Mac OS 10.1? No. Especially since it was just a free bug fix for 10.0. and improved upon by later dot updates. I've still seen 10.4 in the wild and have my own 10.6 computer for older hardware or Rosetta support. Go out to some still running F5 firewalls, and people would probably be scarred as to what version of Linux is being run.

Re: In many situations, Windows XP is secure.

[xaxa]

The hardware cost is irrelevant. It's the cost and time to thoroughly test / migrate / rewrite lots of bespoke software, made to the lowest quality by some company like Accenture on a contract, for which the source code probably wasn't supplied and all the original developers have left. And if the system fails the Daily Mail will write about it. And the tories slashed the budget, so all that's left can just about cover the new thing the new regulation requires.

Limited user privilege escalation? Tell me how.

[Futurepower(R)]

"You have to consider local, internal attacks..."

If you know of an attack that works against a Windows XP limited user, please mention it. It is likely it could be fixed without Microsoft's support.

"XP is dead. It's lifespan is over."

Software doesn't die. Are you saying that, after literally thousands of bug fixes, Microsoft had still not fixed all the vulnerabilities in Windows XP? That's certainly possible; Microsoft makes more money if there are vulnerabilities, since people pay full price for the next version of the operating sytstem.

"we had major difficulty getting drivers for things as simple as SATA controllers for it"

SATA add-on cards.

"If you have ANY significant number of XP machines, it's time to pay the pittance that an entirely new machine would cost"

That's not the problem. The real cost is in all the configuration and teaching people to use new computers. There are programs, lots of them, that don't run on Windows 7.

"And Windows 10 is expected to be free..."

I'm guessing that Windows 10 will be "free" because it will force a lock-in to Microsoft's methods.

"If you have a "network", especially a business one, of any description, you are negligent in sticking on XP now."

What is particularly vulnerable about XP on a network? We use a software firewall on each computer, Windows 7 or XP, and everyone operates as a limited user.

"You can't secure XP. ... there's no real thing as a limited user in XP because it's basically a cinch to demonstrate privilege escalation using any number of pieces of bog-standard software on XP..."

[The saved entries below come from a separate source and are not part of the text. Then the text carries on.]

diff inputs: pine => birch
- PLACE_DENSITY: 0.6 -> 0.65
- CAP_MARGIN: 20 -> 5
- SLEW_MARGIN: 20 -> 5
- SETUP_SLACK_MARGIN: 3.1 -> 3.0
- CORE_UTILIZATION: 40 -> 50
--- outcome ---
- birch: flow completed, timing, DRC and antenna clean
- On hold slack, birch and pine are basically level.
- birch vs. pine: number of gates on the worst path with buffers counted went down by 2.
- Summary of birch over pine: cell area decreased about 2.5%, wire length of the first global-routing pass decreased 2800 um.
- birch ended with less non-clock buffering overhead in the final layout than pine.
Source: an optimization exercise on an open RTL-to-GDS flow (aim: small area). Production flows keep margins and buffers that such runs may drop.
At most, simulation tests tie the RTL to the original design; equivalence was not proved.
No driver is modelled on the clock port, so clock power and skew are understated where the tree is cut down; a real chip needs a root buffer or a tree.
Power is estimated from default activity; no workload was simulated.

before:
==> flow/design.v <==
module simple_spi_wb_bridge (
    input wire clk,
    input wire rst,
    input wire spi_sclk,
    input wire spi_mosi,
    output wire spi_miso,
    input wire spi_cs_n,
    output reg [15:0] wb_adr_o,
    output wire [7:0] wb_dat_o,
    input wire [7:0] wb_dat_i,
    output wire wb_we_o,
    output wire wb_cyc_o,
    output wire wb_stb_o,
    input wire wb_ack_i
);
    reg spi_sclk_d1, spi_sclk_d2, spi_sclk_d3;
    always @(posedge clk) begin
        spi_sclk_d1 <= spi_sclk;
        spi_sclk_d2 <= spi_sclk_d1;
        spi_sclk_d3 <= spi_sclk_d2;
    end
    wire spi_cs_active = !spi_cs_n;
    wire sclk_rise = spi_cs_active && spi_sclk_d2 && !spi_sclk_d3;
    localparam ST_CMD = 3'b000;   
    localparam ST_R1  = 3'b001;   
    localparam ST_R2  = 3'b010;   
    localparam ST_R3  = 3'b011;   
    localparam ST_NOP = 3'b100;   
    localparam ST_W1  = 3'b101;   
    localparam ST_W2  = 3'b110;   
    localparam ST_W3  = 3'b111;   
    reg [2:0] state;
    reg [2:0] bit_count;
    reg [7:0] shift;        
    reg       start;        
    reg       cyc;
    wire byte_done = sclk_rise && (bit_count == 3'd7);
    wire cmd_hi_zero = (shift[6:0] == 7'd0);
    assign spi_miso = (state != ST_R3) | shift[7];
    assign wb_dat_o = shift;
    assign wb_we_o  = state[2];
    assign wb_cyc_o = cyc;
    assign wb_stb_o = cyc;
    always @(posedge clk) begin
        if (!spi_cs_active)
            bit_count <= 3'd0;
        else if (sclk_rise)
            bit_count <= bit_count + 3'd1;
    end
    always @(posedge clk or posedge rst) begin
        if (rst) begin
            state <= ST_CMD;
        end else if (!spi_cs_active) begin
            state <= ST_CMD;
        end else if (byte_done) begin
            case (state)
                ST_CMD: state <= !cmd_hi_zero ? ST_NOP : (spi_mosi ? ST_W1 : ST_R1);
                ST_R1:  state <= ST_R2;
                ST_R2:  state <= ST_R3;
                ST_R3:  state <= ST_R3;
                ST_W1:  state <= ST_W2;
                ST_W2:  state <= ST_W3;
                default: state <= ST_NOP;
            endcase
        end
    end
    always @(posedge clk or posedge rst) begin
        if (rst) begin
            start <= 1'b0;
            cyc <= 1'b0;
        end else begin
            start <= byte_done && (state == ST_R2 || state == ST_W3);
            if (start)
                cyc <= 1'b1;
            else if (wb_ack_i)
                cyc <= 1'b0;
        end
    end
    always @(posedge clk) begin
        if (wb_ack_i)
            shift <= wb_dat_i;
        else if (sclk_rise)
            shift <= {shift[6:0], spi_mosi};
    end
    always @(posedge clk) begin
        if (sclk_rise && state != ST_W3)
            wb_adr_o <= {wb_adr_o[14:0], spi_mosi};
    end
endmodule
clock: 5.0 ns
lec_check: 0
cap_margin: 20
core_margin: 2
core_utilization: 40
slew_margin: 20
run.sh (not shown) runs the stock make flow with config.mk's settings and CLKGATE_MAP_FILE= SYNTH_SCRIPT=/design/flow/synth_recipe.tcl, a recipe that flattens the netlist after the stock synthesis.
before: no failed stages, no open violations at the end
--- input diff before..after ---
diff --git a/flow/design.v b/flow/design.v
--- a/flow/design.v
+++ b/flow/design.v
@@ -13,13 +13,16 @@
     output wire wb_stb_o,
     input wire wb_ack_i
 );
+    reg spi_cs_n_d1, spi_cs_n_d2;
     reg spi_sclk_d1, spi_sclk_d2, spi_sclk_d3;
     always @(posedge clk) begin
+        spi_cs_n_d1 <= spi_cs_n;
+        spi_cs_n_d2 <= spi_cs_n_d1;
         spi_sclk_d1 <= spi_sclk;
         spi_sclk_d2 <= spi_sclk_d1;
         spi_sclk_d3 <= spi_sclk_d2;
     end
-    wire spi_cs_active = !spi_cs_n;
+    wire spi_cs_active = !spi_cs_n_d2;
     wire sclk_rise = spi_cs_active && spi_sclk_d2 && !spi_sclk_d3;
     localparam ST_CMD = 3'b000;   
     localparam ST_R1  = 3'b001;   
## What came out
In the tables for after and before, fraction of synthesis flops using an asynchronous set or reset pin reads lower with after.
Lower combinational group share of total power was reported by after, not before.
after has more setup slack than before.
Going from before to after, the global router's overall resource usage was found to have gone down by 0.21 points.
after ends up with higher fraction of area in registers than before does.
Comparing final area for after and before, the bigger number came from after.
Of after and before, after shows the lower post-route clock period utilization, with before above it.
Delta (after minus before): total clock network power higher; routing usage on met1 higher.
Only the layout flow was run in before; the RTL was not checked for function there.

---

S:
simple_spi_wb_bridge, a different RTL version from the one above (not shown whole).
For scale: roughly 35 flip-flops, about 42 I/O pins.
==> module simple_spi_wb_bridge, before the edit <==
module simple_spi_wb_bridge (
    input wire clk,
    input wire rst,
    input wire spi_sclk,
    input wire spi_mosi,
    output wire spi_miso,
    input wire spi_cs_n,
    output reg [15:0] wb_adr_o,
    output wire [7:0] wb_dat_o,
    input wire [7:0] wb_dat_i,
    output wire wb_we_o,
    output wire wb_cyc_o,
    output wire wb_stb_o,
    input wire wb_ack_i
);
    reg spi_sclk_d1, spi_sclk_d2, spi_sclk_d3;
    always @(posedge clk) begin
        spi_sclk_d1 <= spi_sclk;
        spi_sclk_d2 <= spi_sclk_d1;
        spi_sclk_d3 <= spi_sclk_d2;
    end
    wire spi_cs_active = !spi_cs_n;
    wire sclk_rise = spi_sclk_d2 && !spi_sclk_d3;
    reg       kind;
    reg [4:0] pos;
    reg [7:0] shift;        
    reg       start;        
    reg       cyc;
    wire in_byte1 = (pos[4:3] == 2'd0);
    wire in_byte4 = (pos[4:3] == 2'd3);
    wire tx_phase = !kind && in_byte4;
    assign spi_miso = !tx_phase | shift[7];
    assign wb_dat_o = shift;
    assign wb_we_o  = kind;
    assign wb_cyc_o = cyc;
    assign wb_stb_o = cyc;
    wire pos_clear = !spi_cs_active || (kind && in_byte1);
    always @(posedge clk) begin
        if (pos_clear)
            pos <= 5'd0;
        else if (sclk_rise)
            pos <= pos + 5'd1;
    end
    always @(posedge clk) begin
        if (!spi_cs_active)
            kind <= 1'b0;
        else if (sclk_rise && ((in_byte1 && spi_mosi) || pos == 5'd31))
            kind <= 1'b1;
    end
    always @(posedge clk) begin
        start <= spi_cs_active && sclk_rise && (pos[4] && pos[2] && pos[1] && pos[0]) &&
                 (kind == pos[3]);
    end
    always @(posedge clk or posedge rst) begin
        if (rst)
            cyc <= 1'b0;
        else if (start)
            cyc <= 1'b1;
        else if (wb_ack_i)
            cyc <= 1'b0;
    end
    always @(posedge clk) begin
        if (wb_ack_i)
            shift <= wb_dat_i;
        else if (sclk_rise)
            shift <= {shift[6:0], spi_mosi};
    end
    always @(posedge clk) begin
        if (sclk_rise && !(kind && in_byte4))
            wb_adr_o <= {wb_adr_o[14:0], spi_mosi};
    end
endmodule
export LEC_CHECK = 0
export CAP_MARGIN = 20
export CORE_MARGIN = 2
export CORE_UTILIZATION = 40
export SLEW_MARGIN = 20
create_clock -name core_clock -period 5.0 [get_ports {clk}]
standard.sh (not shown) runs the stock make flow with config.mk's settings and CLKGATE_MAP_FILE= SYNTH_SCRIPT=/design/flow/synth_recipe.tcl, a recipe that flattens the netlist after the stock synthesis.
==> flow/flow/run.sh <==
#!/bin/bash
# The standard layout (standard.sh), with these changes:
# - synthesis maps the combinational logic with an area-oriented abc script
#   (flow/synth.tcl, flow/area.abc); registers are mapped as in the standard
#   synthesis;
# - the port buffers are the smallest buffer cell;
# - the clock tree is three buffers driven by the clock port, each driving a
#   third of the registers (flow/clock_tree.tcl).
# Each tool's log is in orfs/logs/; make's own output is in standard.log.
set -o pipefail
here=$(pwd)
export AREA_ABC_SCRIPT=$here/flow/area.abc
export CLK_BUF=sky130_fd_sc_hd__buf_4
export CLK_BUF_COUNT=3
bash standard.sh finish \
  "SYNTH_SCRIPT=$here/flow/synth.tcl" \
  "AREA_ABC_SCRIPT=$here/flow/area.abc" \
  "BUFFER_PORTS_ARGS=-buffer_cell sky130_fd_sc_hd__buf_1" \
  "PRE_CTS_TCL=$here/flow/clock_tree.tcl" \
  > standard.log 2>&1
Other scripts of this flow, unchanged in this note and not shown: flow/flow/area.abc, flow/flow/clock_tree.tcl, flow/flow/synth.tcl
Setup changes, S to Q
--- a/flow/design.v
+++ b/flow/design.v
@@ -23,11 +23,11 @@
     wire sclk_rise = spi_sclk_d2 && !spi_sclk_d3;
     reg       kind;
-    reg [4:0] pos;
+    reg [1:0] byte_idx;
+    reg [2:0] bit_count;
     reg [7:0] shift;        
     reg       start;        
     reg       cyc;
-    wire in_byte1 = (pos[4:3] == 2'd0);
-    wire in_byte4 = (pos[4:3] == 2'd3);
-    wire tx_phase = !kind && in_byte4;
+    wire last_bit = (bit_count == 3'd7);
+    wire tx_phase = !kind && (byte_idx == 2'd3);
     assign spi_miso = !tx_phase | shift[7];
     assign wb_dat_o = shift;
@@ -35,20 +35,25 @@
     assign wb_cyc_o = cyc;
     assign wb_stb_o = cyc;
-    wire pos_clear = !spi_cs_active || (kind && in_byte1);
     always @(posedge clk) begin
-        if (pos_clear)
-            pos <= 5'd0;
-        else if (sclk_rise)
-            pos <= pos + 5'd1;
+        if (!spi_cs_active) begin
+            bit_count <= 3'd0;
+            kind <= 1'b0;
+            byte_idx <= 2'd0;
+        end else if (sclk_rise) begin
+            bit_count <= bit_count + 3'd1;
+            if (byte_idx == 2'd0) begin
+                if (!kind) begin
+                    kind <= spi_mosi;
+                    if (last_bit)
+                        byte_idx <= 2'd1;
+                end
+            end else if (last_bit && !tx_phase) begin
+                byte_idx <= byte_idx + 2'd1;
+            end
+        end
     end
     always @(posedge clk) begin
-        if (!spi_cs_active)
-            kind <= 1'b0;
-        else if (sclk_rise && ((in_byte1 && spi_mosi) || pos == 5'd31))
-            kind <= 1'b1;
-    end
-    always @(posedge clk) begin
-        start <= spi_cs_active && sclk_rise && (pos[4] && pos[2] && pos[1] && pos[0]) &&
-                 (kind == pos[3]);
+        start <= spi_cs_active && sclk_rise && last_bit &&
+                 (kind ? (byte_idx == 2'd3) : (byte_idx == 2'd2));
     end
     always @(posedge clk or posedge rst) begin
@@ -67,5 +72,5 @@
     end
     always @(posedge clk) begin
-        if (sclk_rise && !(kind && in_byte4))
+        if (sclk_rise && !(kind && byte_idx == 2'd3))
             wb_adr_o <= {wb_adr_o[14:0], spi_mosi};
     end
Notes after the runs:
Having completed the whole flow, Q delivered a layout that passed the timing, design-rule and antenna checks.
For met3 demand-to-capacity share in global routing, S and Q come out practically identical.
Q against S: core utilization of the finished layout rose by 0.52 points, critical-path maximum fanout fell by 1.
Looking at starting density of the core, Q sits 0.53 points above S.
Maximum single-stage delay on the critical path for Q is lower than for S.
Changes observed in Q relative to S: minimum clock period after layout higher, fraction of the yosys area taken by sequential cells decreased 1.6 points.
Q ended with less worst-case setup margin in the final layout than S.
Taking S as the reference, in Q overall power consumption dropped about 0.8%, global-route usage over all layers shows no meaningful change, fraction of standard cell area that is sequential now sits lower, portion of total power attributed to combinational logic fell 0.2 points.
For Q, only the layout was checked, not whether the RTL still works. No run of this note takes its clock network from TritonCTS; it comes from the design's own scripts or RTL.

-- static timing again, ports no longer ideal --
How much do the figures lean on ideal ports? The routed layouts below were timed once more, with nothing changed but the port constraints.
Step 1 sets driving cells, clkbuf_16 on the clock port and buf_2 on the other inputs (assumed; they add their load-dependent delay and slew).
Step 2 times the ports against the registers' clock, not the clock port: input delays grow and output delays shrink by t, the midpoint of the rising clock arrivals with the driver on.
Three values: no drivers, after step 1, after step 2; two values: the first two.
| run | shift t [ns] | setup WS [ns] | hold WS [ns] |
|---|---|---|---|
| before | 0.340 | 2.392 / 2.371 / 2.307 | 0.336 / 0.336 / 0.336 |
| after | 0.345 | 2.415 / 2.393 / 2.401 | 0.335 / 0.335 / 0.335 |
| S | 0.172 | 2.864 / 2.876 / 2.704 | 0.329 / 0.329 / 0.329 |
| Q | 0.173 | 2.824 / 2.834 / 2.661 | 0.338 / 0.338 / 0.338 |
After both steps setup and hold are still met in every run listed. The setup slack of Q, which loses most, moves by +0.010 ns with the drivers and by -0.163 ns with both steps.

Look at this video of a "privilege escalation": Windows XP local privilege escalation. It's total nonsense. One of the comments: "When you try this without administrator rights you get an error: Access is denied."

Re:Seriously?

[StrangeBrew]

So you try to discredit my scale by substituting in an arbitrary scale of your own? You are also trying to imply that old = ancient, suggesting that you have a penchant for hyperbole. As I stated, XP is still very much alive and kicking, with phase out being forced by Microsoft through a cutoff of support more than it becoming obsolete in the business world. Contrast that with DOS, Windows 3.1, NT and 95. Those I would say are potentially ancient, and only persist to run legacy software with no modern alternative (common in laboratories with older gas chromatographs for example).

Re:Seriously?

[imac.usr]

I work at a company whose IVR system is still dependent on a pair of Solaris 8 systems. :(

Anyone running XP at this point...

[Methadras]

deserves the attacks they get. I do not see a reason why anyone should be running XP anymore.

Go to Munich

[vandamme]

....and learn from their mistakes. It now takes me 20 minutes to load Linux Mint on an ex-XP machine, then back to work.